▸ ACTIVITY:
Please transcribe exactly, and only, the lines of the data below between the line holding "export VERILOG_FILES = /design/src/design/hcps_pkg.sv" and the line holding "channel poll sequencer.", inclusive.

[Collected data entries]
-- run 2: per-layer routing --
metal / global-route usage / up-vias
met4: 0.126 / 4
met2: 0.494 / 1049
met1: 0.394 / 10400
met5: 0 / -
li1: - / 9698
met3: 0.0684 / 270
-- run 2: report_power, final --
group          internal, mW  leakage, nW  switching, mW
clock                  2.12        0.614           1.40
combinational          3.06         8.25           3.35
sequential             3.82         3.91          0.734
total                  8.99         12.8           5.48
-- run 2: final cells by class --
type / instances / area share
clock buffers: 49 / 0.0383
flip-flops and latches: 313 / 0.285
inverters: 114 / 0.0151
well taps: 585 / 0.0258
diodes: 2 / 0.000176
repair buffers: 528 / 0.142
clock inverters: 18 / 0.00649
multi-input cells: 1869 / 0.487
<file path="config.mk">
export PLATFORM = sky130hd
export DESIGN_NAME = heating_channel_poll_sequencer
export DESIGN_NICKNAME = d
export VERILOG_FILES = /design/src/design/hcps_pkg.sv /design/src/design/heating_channel_poll_sequencer.sv /design/src/design/hcps_core.sv
export SDC_FILE = /design/constraint.sdc
export NUM_CORES = 1
export LEC_CHECK = 0
export ABC_AREA = 1
export BUFFER_PORTS_ARGS = -buffer_cell sky130_fd_sc_hd__buf_4
export CORE_MARGIN = 2
export CORE_UTILIZATION = 40
export DETAILED_ROUTE_END_ITERATION = 8
export PLACE_DENSITY = 0.61
export SKIP_LAST_GASP = 1
export SLEW_MARGIN = 20
export SYNTH_ARGS = -nofsm -noshare
export SYNTH_HDL_FRONTEND = slang
export SYNTH_SLANG_ARGS = --single-unit
</file>
<file path="constraint.sdc">
create_clock -name clk_i -period 5.85 [get_ports clk_i]
set_clock_uncertainty 0.2 [all_clocks]
set_input_delay 0.8775 -clock clk_i [delete_from_list [all_inputs] [get_ports clk_i]]
set_output_delay 0.8775 -clock clk_i [all_outputs]
set_load 0.02 [all_outputs]
</file>
<file path="src/design/hcps_pkg.sv">
// ----------------------------------------------------------------------------
// hcps_pkg
// Shared types and constants of the heating channel poll sequencer.
// ----------------------------------------------------------------------------
package hcps_pkg;

  // Default number of polled channels and the reset reply timeout.
  localparam int unsigned NumChannelsDef = 16;
  localparam logic [15:0] TimeoutReset   = 16'd1000;

  // Input item selector codes.
  localparam logic [1:0] OP_TICK  = 2'd0;
  localparam logic [1:0] OP_START = 2'd1;
  localparam logic [1:0] OP_REPLY = 2'd2;

  // Result kinds.
  localparam logic [2:0] KIND_REQ     = 3'd0;
  localparam logic [2:0] KIND_STATUS  = 3'd1;
  localparam logic [2:0] KIND_TEMP    = 3'd2;
  localparam logic [2:0] KIND_TARGET  = 3'd3;
  localparam logic [2:0] KIND_MODE    = 3'd4;
  localparam logic [2:0] KIND_OVERRUN = 3'd5;

  // Per-channel poll phases.
  localparam logic [2:0] PH_IDLE    = 3'd0;
  localparam logic [2:0] PH_STATUS  = 3'd1;
  localparam logic [2:0] PH_ELEMENT = 3'd2;
  localparam logic [2:0] PH_TARGET  = 3'd3;
  localparam logic [2:0] PH_MODE    = 3'd4;

  // Register addresses (category in the high byte) and register counts.
  localparam logic [15:0] ADDR_STATUS  = 16'h0300;
  localparam logic [15:0] ADDR_ELEMENT = 16'h0104;
  localparam logic [15:0] ADDR_TARGET  = 16'h0200;
  localparam logic [15:0] ADDR_MODE    = 16'h0207;
  localparam logic [7:0]  CNT_STATUS   = 8'd3;
  localparam logic [7:0]  CNT_ELEMENT  = 8'd7;
  localparam logic [7:0]  CNT_TARGET   = 8'd1;
  localparam logic [7:0]  CNT_MODE     = 8'd1;

  // Reply decoding masks.
  localparam logic [7:0] ELEM_MASK     = 8'h3f;
  localparam logic [7:0] FLAG_LOST     = 8'h02;
  localparam logic [7:0] FLAG_OUTPUT   = 8'h10;
  localparam logic [7:0] MODE_BITS     = 8'h07;

  typedef struct packed {
    logic [1:0] op;
    logic [7:0] byte0;
    logic [7:0] byte1;
    logic [7:0] byte5;
    logic [7:0] byte13;
  } item_t;

  typedef struct packed {
    logic        valid;
    logic [2:0]  kind;
    logic [3:0]  channel_number;
    logic [15:0] request_address;
    logic [15:0] request_word;
    logic        heat_on;
    logic [15:0] temperature_tenths;
    logic [11:0] battery_level;
    logic [2:0]  mode_value;
  } result_t;

endpackage

</file>
<file path="src/design/heating_channel_poll_sequencer.sv">
// ----------------------------------------------------------------------------
// heating_channel_poll_sequencer
// Polls floor-heating channels over a register bus, one phase per tick.
// ----------------------------------------------------------------------------
// A result word reaches the master side through the input register, loaded
// when its input word is accepted, and then the result register.
// Throughput: one input word per cycle, set by the state update in hcps_core;
// the input stalls only while the result register is full and its word is
// not being taken.
// Reset is asynchronous and active low; it clears the sweep state and sets the
// reply timeout to 1000 ticks.
// ----------------------------------------------------------------------------
module heating_channel_poll_sequencer import hcps_pkg::*; #(
  parameter int unsigned NumChannels = NumChannelsDef
) (
  input  logic        clk_i,
  input  logic        rst_ni,
  // Configuration: reply timeout in ticks.
  input  logic        cfg_we_i,
  input  logic [15:0] cfg_wdata_i,
  // Input words.
  input  logic        s_axis_tvalid_i,
  output logic        s_axis_tready_o,
  // tdata from bit 0 up: reply_byte0, reply_byte1, reply_byte5, reply_byte13.
  input  logic [31:0] s_axis_tdata_i,
  // tuser: op.
  input  logic [1:0]  s_axis_tuser_i,
  // Result words.
  output logic        m_axis_tvalid_o,
  input  logic        m_axis_tready_i,
  // tdata from bit 0 up: channel_number, request_address, request_word,
  // heat_on, temperature_tenths, battery_level, mode_value, 4 zero bits.
  output logic [71:0] m_axis_tdata_o,
  // tuser: kind.
  output logic [2:0]  m_axis_tuser_o
);

  logic [15:0] timeout_q;
  logic        in_valid_q;
  item_t       in_q;
  logic        out_valid_q;
  result_t     out_q;
  logic        out_free;
  logic        proc_fire;
  result_t     res;

  // The user must write the timeout register only while the sequencer is idle; the block does not enforce it.
  always_ff @(posedge clk_i or negedge rst_ni) begin
    if (!rst_ni) begin
      timeout_q <= TimeoutReset;
    end else if (cfg_we_i) begin
      timeout_q <= cfg_wdata_i;
    end
  end

  // The registered item is processed whenever the result register can take
  // whatever it produces; the input register refills in the same cycle.
  assign out_free        = !out_valid_q || m_axis_tready_i;
  assign proc_fire       = in_valid_q && out_free;
  assign s_axis_tready_o = !in_valid_q || proc_fire;

  always_ff @(posedge clk_i or negedge rst_ni) begin
    if (!rst_ni) begin
      in_valid_q <= 1'b0;
    end else if (s_axis_tready_o) begin
      in_valid_q <= s_axis_tvalid_i;
    end
  end

  always_ff @(posedge clk_i) begin
    if (s_axis_tready_o && s_axis_tvalid_i) begin
      in_q.op     <= s_axis_tuser_i;
      in_q.byte0  <= s_axis_tdata_i[7:0];
      in_q.byte1  <= s_axis_tdata_i[15:8];
      in_q.byte5  <= s_axis_tdata_i[23:16];
      in_q.byte13 <= s_axis_tdata_i[31:24];
    end
  end

  hcps_core #(
    .NumChannels(NumChannels)
  ) u_core (
    .clk_i    (clk_i),
    .rst_ni   (rst_ni),
    .fire_i   (proc_fire),
    .item_i   (in_q),
    .timeout_i(timeout_q),
    .res_o    (res)
  );

  // Items that produce no result still pass through, leaving the result
  // register empty once its previous word has been taken.
  always_ff @(posedge clk_i or negedge rst_ni) begin
    if (!rst_ni) begin
      out_valid_q <= 1'b0;
    end else if (proc_fire) begin
      out_valid_q <= res.valid;
    end else if (m_axis_tready_i) begin
      out_valid_q <= 1'b0;
    end
  end

  always_ff @(posedge clk_i) begin
    if (proc_fire && res.valid) begin
      out_q <= res;
    end
  end

  assign m_axis_tvalid_o = out_valid_q;
  assign m_axis_tuser_o  = out_q.kind;
  assign m_axis_tdata_o  = {4'd0,
                            out_q.mode_value,
                            out_q.battery_level,
                            out_q.temperature_tenths,
                            out_q.heat_on,
                            out_q.request_word,
                            out_q.request_address,
                            out_q.channel_number};

endmodule

</file>
<file path="src/design/hcps_core.sv">
// ----------------------------------------------------------------------------
// hcps_core
// Sequencer state and the combinational decode of one item into at most one
// result.
// ----------------------------------------------------------------------------
module hcps_core import hcps_pkg::*; #(
  parameter int unsigned NumChannels = NumChannelsDef
) (
  input  logic        clk_i,
  input  logic        rst_ni,
  input  logic        fire_i,
  input  item_t       item_i,
  input  logic [15:0] timeout_i,
  output result_t     res_o
);

  logic        sweep_q, sweep_d;
  logic [3:0]  ch_q, ch_d;
  logic [2:0]  phase_q, phase_d;
  logic [5:0]  elem_q, elem_d;
  logic        await_q, await_d;
  logic [15:0] ticks_q, ticks_d;

  logic [2:0]  ph_cur;
  logic [2:0]  ph_nxt;
  logic        advance;
  logic        last_ch;
  logic [5:0]  elem_rx;

  assign last_ch = (5'({1'b0, ch_q}) + 5'd1) >= 5'(NumChannels);
  assign elem_rx = item_i.byte5[5:0] & ELEM_MASK[5:0];

  always_comb begin
    sweep_d = sweep_q;
    ch_d    = ch_q;
    phase_d = phase_q;
    elem_d  = elem_q;
    await_d = await_q;
    ticks_d = ticks_q;
    res_o   = '0;
    ph_cur  = phase_q;
    ph_nxt  = phase_q;
    advance = 1'b0;
    if (fire_i) begin
      unique case (item_i.op)
        OP_TICK: begin
          if (sweep_q) begin
            advance = 1'b1;
            if (await_q) begin
              if (ticks_q >= timeout_i) begin
                // Reply lost: end this channel and move on in the same tick.
                ph_cur  = PH_MODE;
                await_d = 1'b0;
              end else begin
                ticks_d = 16'(ticks_q + 16'd1);
                advance = 1'b0;
              end
            end
            if (advance) begin
              ph_nxt = 3'(ph_cur + 3'd1);
              if (ph_nxt > PH_MODE) begin
                if (last_ch) begin
                  sweep_d = 1'b0;
                  phase_d = PH_IDLE;
                  ch_d    = '0;
                  advance = 1'b0;
                end else begin
                  ch_d   = 4'(ch_q + 4'd1);
                  ph_nxt = PH_STATUS;
                end
              end
            end
            if (advance) begin
              phase_d              = ph_nxt;
              await_d              = 1'b1;
              ticks_d              = '0;
              res_o.valid          = 1'b1;
              res_o.kind           = KIND_REQ;
              res_o.channel_number = ch_d;
              unique case (ph_nxt)
                PH_STATUS: begin
                  res_o.request_address = ADDR_STATUS;
                  res_o.request_word    = {4'd0, ch_d, CNT_STATUS};
                end
                PH_ELEMENT: begin
                  res_o.request_address = ADDR_ELEMENT;
                  res_o.request_word    = {2'd0, elem_q, CNT_ELEMENT};
                end
                PH_TARGET: begin
                  res_o.request_address = ADDR_TARGET;
                  res_o.request_word    = {4'd0, ch_d, CNT_TARGET};
                end
                default: begin
                  res_o.request_address = ADDR_MODE;
                  res_o.request_word    = {4'd0, ch_d, CNT_MODE};
                end
              endcase
            end
          end
        end
        OP_START: begin
          if (await_q) begin
            res_o.valid          = 1'b1;
            res_o.kind           = KIND_OVERRUN;
            res_o.channel_number = ch_q;
          end else begin
            sweep_d = 1'b1;
            ch_d    = '0;
            phase_d = PH_IDLE;
          end
        end
        OP_REPLY: begin
          await_d              = 1'b0;
          res_o.channel_number = ch_q;
          unique case (phase_q)
            PH_STATUS: begin
              elem_d = elem_rx;
              if (elem_rx == 6'd0) begin
                // Unused channel: skip straight to its end.
                phase_d = PH_MODE;
              end else begin
                if ((item_i.byte0 & FLAG_LOST) != 8'd0) begin
                  phase_d = PH_ELEMENT;
                end
                res_o.valid   = 1'b1;
                res_o.kind    = KIND_STATUS;
                res_o.heat_on = (item_i.byte0 & FLAG_OUTPUT) != 8'd0;
              end
            end
            PH_ELEMENT: begin
              res_o.valid              = 1'b1;
              res_o.kind               = KIND_TEMP;
              res_o.temperature_tenths = {item_i.byte0, item_i.byte1};
              res_o.battery_level      = 12'({item_i.byte13, 3'b000})
                                       + 12'({item_i.byte13, 1'b0});
            end
            PH_TARGET: begin
              res_o.valid              = 1'b1;
              res_o.kind               = KIND_TARGET;
              res_o.temperature_tenths = {item_i.byte0, item_i.byte1};
            end
            PH_MODE: begin
              res_o.valid      = 1'b1;
              res_o.kind       = KIND_MODE;
              res_o.mode_value = item_i.byte0[2:0] & MODE_BITS[2:0];
            end
            default: begin
              res_o.valid = 1'b0;
            end
          endcase
        end
        default: begin
          res_o.valid = 1'b0;
        end
      endcase
    end
  end

  always_ff @(posedge clk_i or negedge rst_ni) begin
    if (!rst_ni) begin
      sweep_q <= 1'b0;
      ch_q    <= '0;
      phase_q <= PH_IDLE;
      elem_q  <= '0;
      await_q <= 1'b0;
      ticks_q <= '0;
    end else begin
      sweep_q <= sweep_d;
      ch_q    <= ch_d;
      phase_q <= phase_d;
      elem_q  <= elem_d;
      await_q <= await_d;
      ticks_q <= ticks_d;
    end
  end

  // A reply can only be outstanding during a sweep.
  a_await_in_sweep : assert property (@(posedge clk_i) disable iff (!rst_ni)
    await_q |-> sweep_q)
    else $error("reply outstanding outside a sweep");

  // Every request arms the reply wait with a fresh tick count.
  a_req_arms : assert property (@(posedge clk_i) disable iff (!rst_ni)
    (res_o.valid && res_o.kind == KIND_REQ) |=> (await_q && ticks_q == 16'd0))
    else $error("request did not arm the reply wait");

  // Overrun is only reported while a reply is outstanding.
  a_overrun : assert property (@(posedge clk_i) disable iff (!rst_ni)
    (res_o.valid && res_o.kind == KIND_OVERRUN) |-> await_q)
    else $error("overrun without an outstanding reply");

  // The channel counter stays inside the configured channel range.
  a_ch_range : assert property (@(posedge clk_i) disable iff (!rst_ni)
    5'({1'b0, ch_q}) < 5'(NumChannels))
    else $error("channel counter out of range");

endmodule

</file>
--- config.mk ---
export PLATFORM = sky130hd
export DESIGN_NAME = jet_ctrl
export DESIGN_NICKNAME = d
export VERILOG_FILES = /design/src/rtl/jet_pkg.sv /design/src/rtl/jet_ctrl.sv
export VERILOG_INCLUDE_DIRS = /design/src /design/src/rtl
export SDC_FILE = /design/constraint.sdc
export NUM_CORES = 1
export LEC_CHECK = 0
export ABC_AREA = 1
export BUFFER_PORTS_ARGS = -buffer_cell sky130_fd_sc_hd__buf_2
export CORE_MARGIN = 2
export CORE_UTILIZATION = 50
export DETAILED_ROUTE_END_ITERATION = 7
export MAX_ROUTING_LAYER = met4
export PLACE_DENSITY = 0.82
export SLEW_MARGIN = 10
export SYNTH_ARGS = -nofsm -noshare
export SYNTH_HDL_FRONTEND = slang
export SYNTH_SLANG_ARGS = --single-unit
export TNS_END_PERCENT = 10
--- constraint.sdc ---
create_clock -name clk -period 2.2 [get_ports clk]
set_input_delay 0.11 -clock clk [delete_from_list [all_inputs] [get_ports clk]]
set_output_delay 0.11 -clock clk [all_outputs]
set_load 0.02 [all_outputs]
--- config.mk ---
export PLATFORM = sky130hd
export DESIGN_NAME = klc_scan_unit
export DESIGN_NICKNAME = d
export VERILOG_FILES = /design/src/keyed_lru_result_cache_macros.svh /design/src/klc_pkg.sv /design/src/klc_scan_unit.sv
export SDC_FILE = /design/constraint.sdc
export NUM_CORES = 1
export LEC_CHECK = 0
export BUFFER_PORTS_ARGS = -buffer_cell sky130_fd_sc_hd__buf_4
export CAP_MARGIN = 20
export CORE_AREA = 10 10 216 218
export CTS_CLUSTER_DIAMETER = 100
export DETAILED_ROUTE_END_ITERATION = 16
export DIE_AREA = 0 0 226 228
export PLACE_DENSITY = 0.55
export SLEW_MARGIN = 20
export SYNTH_ARGS = -nofsm -noshare
export SYNTH_HDL_FRONTEND = slang
export SYNTH_SLANG_ARGS = --single-unit
--- constraint.sdc ---
create_clock -name clk_i -period 12.6 [get_ports clk_i]
set_clock_uncertainty 0.2 [all_clocks]
set_input_delay 1.26 -clock clk_i [delete_from_list [all_inputs] [get_ports clk_i]]
set_output_delay 1.26 -clock clk_i [all_outputs]
set_load 0.01 [all_outputs]
--- src/keyed_lru_result_cache_macros.svh ---
// ----------------------------------------------------------------------------
// Assertion macros for the keyed LRU result cache
// Short forms for the clocked, reset-qualified checks used in the design.
// ----------------------------------------------------------------------------
`ifndef KEYED_LRU_RESULT_CACHE_MACROS_SVH
`define KEYED_LRU_RESULT_CACHE_MACROS_SVH

// The consequent must hold in the same cycle as the antecedent.
`define KLC_ASSERT_NOW(label, clk, rst_n, ante, cons, msg) \
  label: assert property (@(posedge clk) disable iff (!(rst_n)) (ante) |-> (cons)) \
    else $error(msg);

// The consequent must hold in the cycle after the antecedent.
`define KLC_ASSERT_NEXT(label, clk, rst_n, ante, cons, msg) \
  label: assert property (@(posedge clk) disable iff (!(rst_n)) (ante) |=> (cons)) \
    else $error(msg);

`endif

--- src/klc_pkg.sv ---
// ----------------------------------------------------------------------------
// Keyed LRU result cache package
// Shared types and constants: request commands, entry layout, scan control.
// ----------------------------------------------------------------------------
package klc_pkg;

  localparam int unsigned PidW  = 32;
  localparam int unsigned AddrW = 64;
  localparam int unsigned TickW = 64;
  localparam int unsigned RefW  = 32;
  localparam int unsigned SlotW = 8;

  typedef enum logic [1:0] {
    CMD_LOOKUP = 2'd0,
    CMD_STORE  = 2'd1,
    CMD_PROBE  = 2'd2
  } cmd_e;

  typedef struct packed {
    logic [PidW-1:0]  proc_id;
    logic [AddrW-1:0] addr;
    logic [TickW-1:0] tick;
    logic [RefW-1:0]  text_ref;
    logic [RefW-1:0]  path_ref;
  } entry_t;

  typedef struct packed {
    logic clear;    // start of a new request, drop all scan results
    logic cmp_vld;  // read data of the entry at the compare index is valid
  } scan_ctl_t;

endpackage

▸ WRITTEN ANSWER:
export VERILOG_FILES = /design/src/design/hcps_pkg.sv /design/src/design/heating_channel_poll_sequencer.sv /design/src/design/hcps_core.sv
export SDC_FILE = /design/constraint.sdc
export NUM_CORES = 1
export LEC_CHECK = 0
export ABC_AREA = 1
export BUFFER_PORTS_ARGS = -buffer_cell sky130_fd_sc_hd__buf_4
export CORE_MARGIN = 2
export CORE_UTILIZATION = 40
export DETAILED_ROUTE_END_ITERATION = 8
export PLACE_DENSITY = 0.61
export SKIP_LAST_GASP = 1
export SLEW_MARGIN = 20
export SYNTH_ARGS = -nofsm -noshare
export SYNTH_HDL_FRONTEND = slang
export SYNTH_SLANG_ARGS = --single-unit
</file>
<file path="constraint.sdc">
create_clock -name clk_i -period 5.85 [get_ports clk_i]
set_clock_uncertainty 0.2 [all_clocks]
set_input_delay 0.8775 -clock clk_i [delete_from_list [all_inputs] [get_ports clk_i]]
set_output_delay 0.8775 -clock clk_i [all_outputs]
set_load 0.02 [all_outputs]
</file>
<file path="src/design/hcps_pkg.sv">
// ----------------------------------------------------------------------------
// hcps_pkg
// Shared types and constants of the heating channel poll sequencer.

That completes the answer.